Jennifer Hoff of Orange County raised a mentally ill son. She fears that patients-rights laws that proved valuable in protecting the mentally ill against abuses uncovered in the former overcrowded state psychiatric hospital model need revamping. Under today's system, such laws that emphasize patients' rights put the most severely mentally ill patients at risk, along with their families and neighbors.
Hoff says that beginning at age five, her son displayed episodes of violence and mental instability. Hoff ultimately sent him to an out-of-state, locked residential treatment program to protect her two younger sons from him and to get him help. But when he turned 18 and was released to Orange County, she discovered she was no longer able help him as a parent.
“I would call the social workers who said I need to support his decision-making,” Hoff says. “They'd say things like, ‘we find that our ‘clients’ respond better when they’re allowed to learn from their own mistakes. I’m like, ‘clients?’ He’s a patient. But when he turns 18 he’s no longer a patient, he’s now a client of mental health services.”
In the 18 months since his return, Hoff’s son – now 19 – has been off his meds and in jail several times. Now, she says, he’s facing prison time for walking into a bank and handing the teller a note that said he’d blow it up if the teller didn’t give him $1,000.
“He’s going to jail for 11 to 17 years and there’s nothing we can do," Hoff says.

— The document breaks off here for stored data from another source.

## src/rtl/rtc_bus_arbiter.sv

```systemverilog
// rtc_bus_arbiter: three-way arbiter and address/gap/data/recovery sequencer for the RTC multiplexed bus
// Optional macro RTC_ARB_RR_EN rotates priority between requesters 1 and 2 (requester 0 stays first).
module rtc_bus_arbiter #(
    parameter int PULSE = 4,
    parameter int GAP   = 2,
    parameter int CW    = 4
) (
    input  logic        clk,
    input  logic        reset,
    input  logic [2:0]  req,
    input  logic [2:0]  lock,
    input  logic [2:0]  wr,
    input  logic [23:0] addr_in,
    input  logic [23:0] wdata_in,
    output logic [2:0]  gnt,
    output logic [2:0]  done,
    output logic [7:0]  rdata,
    output logic        busy,
    output logic        cs_n,
    output logic        rd_n,
    output logic        wr_n,
    output logic        a_d,
    output logic [7:0]  ad_out,
    output logic        ad_oe,
    input  logic [7:0]  ad_in
);
    typedef enum logic [2:0] {IDLE, ADDR, AGAP, DATA, RECOV} state_t;
    localparam logic [CW-1:0] PL = CW'(PULSE - 1);
    localparam logic [CW-1:0] GL = CW'(GAP - 1);
    state_t        state;
    logic [CW-1:0] cnt;
    logic [1:0]    g, w, sel;
    logic [7:0]    wd;
    logic          wr_q, start;
`ifdef RTC_ARB_RR_EN
    logic ptr;
    assign w = req[0] ? 2'd0 : (req[1] && !(req[2] && ptr)) ? 2'd1 : 2'd2;
    // ptr set means requester 2 goes ahead of requester 1 at the next arbitration
    always_ff @(posedge clk) begin
        if (reset)
            ptr <= 1'b0;
        else if (state == IDLE && |req && w != 2'd0)
            ptr <= (w == 2'd1);
    end
`else
    assign w = req[0] ? 2'd0 : req[1] ? 2'd1 : 2'd2;
`endif
    assign sel   = (state == IDLE) ? w : g;
    assign start = (state == IDLE && |req) || (state == RECOV && cnt == GL && lock[g] && req[g]);
    // Transaction sequencer; every output is set one cycle ahead for the phase being entered
    always_ff @(posedge clk) begin
        if (reset) begin
            state  <= IDLE;
            cnt    <= '0;
            gnt    <= '0;
            done   <= '0;
            rdata  <= '0;
            busy   <= 1'b0;
            cs_n   <= 1'b1;
            rd_n   <= 1'b1;
            wr_n   <= 1'b1;
            a_d    <= 1'b1;
            ad_oe  <= 1'b0;
            ad_out <= '0;
            g      <= '0;
            wd     <= '0;
            wr_q   <= 1'b0;
        end else begin
            done <= '0;
            cnt  <= cnt + 1'b1;
            if (start) begin
                state  <= ADDR;
                cnt    <= '0;
                gnt    <= 3'b001 << sel;
                g      <= sel;
                busy   <= 1'b1;
                cs_n   <= 1'b0;
                wr_n   <= 1'b0;
                rd_n   <= 1'b1;
                a_d    <= 1'b0;
                ad_oe  <= 1'b1;
                ad_out <= addr_in[{sel, 3'b000} +: 8];
                wd     <= wdata_in[{sel, 3'b000} +: 8];
                wr_q   <= wr[sel];
            end else begin
                case (state)
                    IDLE: cnt <= '0;
                    ADDR: if (cnt == PL) begin
                        state <= AGAP;
                        cnt   <= '0;
                        cs_n  <= 1'b1;
                        wr_n  <= 1'b1;
                        ad_oe <= 1'b0;
                    end
                    AGAP: if (cnt == GL) begin
                        state <= DATA;
                        cnt   <= '0;
                        cs_n  <= 1'b0;
                        a_d   <= 1'b1;
                        wr_n  <= !wr_q;
                        rd_n  <= wr_q;
                        ad_oe <= wr_q;
                        if (wr_q) ad_out <= wd;
                    end
                    DATA: if (cnt == PL) begin
                        state <= RECOV;
                        cnt   <= '0;
                        cs_n  <= 1'b1;
                        wr_n  <= 1'b1;
                        rd_n  <= 1'b1;
                        ad_oe <= 1'b0;
                        done  <= (GAP == 1) ? gnt : 3'b000;
                        if (!wr_q) rdata <= ad_in;
                    end
                    RECOV: if (cnt == GL) begin
                        state <= IDLE;
                        cnt   <= '0;
                        gnt   <= '0;
                        busy  <= 1'b0;
                    end else begin
                        done <= (cnt == GL - 1'b1) ? gnt : 3'b000;
                    end
                    default: state <= IDLE;
                endcase
            end
        end
    end
endmodule

```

A 2010 TAC study says he won’t be alone. “There are now three times more seriously mentally ill persons in jails and prisons than in hospitals,” according to the report, “More Mentally Ill Persons Are in Jails and Prisons Than Hospitals: A Survey of the States.”
“We don’t really know what Adam Lanza’s diagnosis was and we don’t know his psychiatric history at all," says TAC's Fuller. "But we know the histories of enough people in these mass murders to know he wasn’t stable and treatment very likely was an option for him.”
Fuller says it’s her hope that the Sandy Hook tragedy will bring greater recognition that such mass killings can be prevented.
Severe mental illness, she says “is a real disease, it can be treated. There are humane, proven, legal ways to intervene before we get to this point and those who receive time and effective treatment are no more dangerous than anyone else."